> Task item
Print every line of the material exactly.

> Data

===== src/rtl/pipe_pkg.sv =====
// pipe_pkg: definitions shared by the elastic pipeline chain and its consumers.
//   PIPE_W_DEF / PIPE_RA_DEF : default payload and register-address widths
//   pipe_entry_t             : one stage entry {valid, wr, wa, data}
//   PIPE_NOP / PIPE_BUBBLE   : payload / entry that a flushed stage degenerates to
//   sat_inc16                : saturating 16-bit increment for statistics counters
package pipe_pkg;

   localparam int PIPE_W_DEF  = 16;
   localparam int PIPE_RA_DEF = 3;

   typedef struct packed {
      logic                   valid;
      logic                   wr;
      logic [PIPE_RA_DEF-1:0] wa;
      logic [PIPE_W_DEF-1:0]  data;
   } pipe_entry_t;

   // Consumers that turn a killed stage into an instruction see an all-zero word.
   localparam logic [PIPE_W_DEF-1:0] PIPE_NOP    = '0;
   localparam pipe_entry_t           PIPE_BUBBLE = '{valid: 1'b0, wr: 1'b0, wa: '0, data: PIPE_NOP};

   function automatic logic [15:0] sat_inc16(input logic [15:0] v);
      return (v == 16'hFFFF) ? v : v + 16'd1;
   endfunction

endpackage


===== src/rtl/pipe_stage_slot.sv =====
// pipe_stage_slot: one register stage of the elastic chain.
//   clk, rst      : clock, synchronous active-high reset (clears everything)
//   load_i        : stage is free this cycle and takes whatever sits upstream
//                   (an invalid upstream turns the stage into a bubble)
//   kill_i        : flush; the stage is invalid after the edge no matter what
//   up_*_i        : upstream entry (previous stage or the chain input)
//   valid_o..data_o : registered stage contents
module pipe_stage_slot
   import pipe_pkg::*;
#(
   parameter int W  = PIPE_W_DEF,
   parameter int RA = PIPE_RA_DEF
) (
   input  logic          clk,
   input  logic          rst,
   input  logic          load_i,
   input  logic          kill_i,
   input  logic          up_valid_i,
   input  logic          up_wr_i,
   input  logic [RA-1:0] up_wa_i,
   input  logic [W-1:0]  up_data_i,
   output logic          valid_o,
   output logic          wr_o,
   output logic [RA-1:0] wa_o,
   output logic [W-1:0]  data_o
);

   logic          valid_q, valid_d;
   logic          wr_q, wr_d;
   logic [RA-1:0] wa_q, wa_d;
   logic [W-1:0]  data_q, data_d;

   always_comb begin
      valid_d = valid_q;
      wr_d    = wr_q;
      wa_d    = wa_q;
      data_d  = data_q;
      if (load_i) begin
         valid_d = up_valid_i;
         // Only copy the tag/payload of a real entry; bubbles leave stale data.
         if (up_valid_i) begin
            wr_d   = up_wr_i;
            wa_d   = up_wa_i;
            data_d = up_data_i;
         end
      end
      if (kill_i) begin
         valid_d = 1'b0;
      end
   end

   always_ff @(posedge clk) begin
      if (rst) begin
         valid_q <= 1'b0;
         wr_q    <= 1'b0;
         wa_q    <= '0;
         data_q  <= W'(PIPE_NOP);
      end else begin
         valid_q <= valid_d;
         wr_q    <= wr_d;
         wa_q    <= wa_d;
         data_q  <= data_d;
      end
   end

   assign valid_o = valid_q;
   assign wr_o    = wr_q;
   assign wa_o    = wa_q;
   assign data_o  = data_q;

endmodule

> Answer
===== src/rtl/pipe_pkg.sv =====
// pipe_pkg: definitions shared by the elastic pipeline chain and its consumers.
//   PIPE_W_DEF / PIPE_RA_DEF : default payload and register-address widths
//   pipe_entry_t             : one stage entry {valid, wr, wa, data}
//   PIPE_NOP / PIPE_BUBBLE   : payload / entry that a flushed stage degenerates to
//   sat_inc16                : saturating 16-bit increment for statistics counters
package pipe_pkg;

   localparam int PIPE_W_DEF  = 16;
   localparam int PIPE_RA_DEF = 3;

   typedef struct packed {
      logic                   valid;
      logic                   wr;
      logic [PIPE_RA_DEF-1:0] wa;
      logic [PIPE_W_DEF-1:0]  data;
   } pipe_entry_t;

   // Consumers that turn a killed stage into an instruction see an all-zero word.
   localparam logic [PIPE_W_DEF-1:0] PIPE_NOP    = '0;
   localparam pipe_entry_t           PIPE_BUBBLE = '{valid: 1'b0, wr: 1'b0, wa: '0, data: PIPE_NOP};

   function automatic logic [15:0] sat_inc16(input logic [15:0] v);
      return (v == 16'hFFFF) ? v : v + 16'd1;
   endfunction

endpackage


===== src/rtl/pipe_stage_slot.sv =====
// pipe_stage_slot: one register stage of the elastic chain.
//   clk, rst      : clock, synchronous active-high reset (clears everything)
//   load_i        : stage is free this cycle and takes whatever sits upstream
//                   (an invalid upstream turns the stage into a bubble)
//   kill_i        : flush; the stage is invalid after the edge no matter what
//   up_*_i        : upstream entry (previous stage or the chain input)
//   valid_o..data_o : registered stage contents
module pipe_stage_slot
   import pipe_pkg::*;
#(
   parameter int W  = PIPE_W_DEF,
   parameter int RA = PIPE_RA_DEF
) (
   input  logic          clk,
   input  logic          rst,
   input  logic          load_i,
   input  logic          kill_i,
   input  logic          up_valid_i,
   input  logic          up_wr_i,
   input  logic [RA-1:0] up_wa_i,
   input  logic [W-1:0]  up_data_i,
   output logic          valid_o,
   output logic          wr_o,
   output logic [RA-1:0] wa_o,
   output logic [W-1:0]  data_o
);

   logic          valid_q, valid_d;
   logic          wr_q, wr_d;
   logic [RA-1:0] wa_q, wa_d;
   logic [W-1:0]  data_q, data_d;

   always_comb begin
      valid_d = valid_q;
      wr_d    = wr_q;
      wa_d    = wa_q;
      data_d  = data_q;
      if (load_i) begin
         valid_d = up_valid_i;
         // Only copy the tag/payload of a real entry; bubbles leave stale data.
         if (up_valid_i) begin
            wr_d   = up_wr_i;
            wa_d   = up_wa_i;
            data_d = up_data_i;
         end
      end
      if (kill_i) begin
         valid_d = 1'b0;
      end
   end

   always_ff @(posedge clk) begin
      if (rst) begin
         valid_q <= 1'b0;
         wr_q    <= 1'b0;
         wa_q    <= '0;
         data_q  <= W'(PIPE_NOP);
      end else begin
         valid_q <= valid_d;
         wr_q    <= wr_d;
         wa_q    <= wa_d;
         data_q  <= data_d;
      end
   end

   assign valid_o = valid_q;
   assign wr_o    = wr_q;
   assign wa_o    = wa_q;
   assign data_o  = data_q;

endmodule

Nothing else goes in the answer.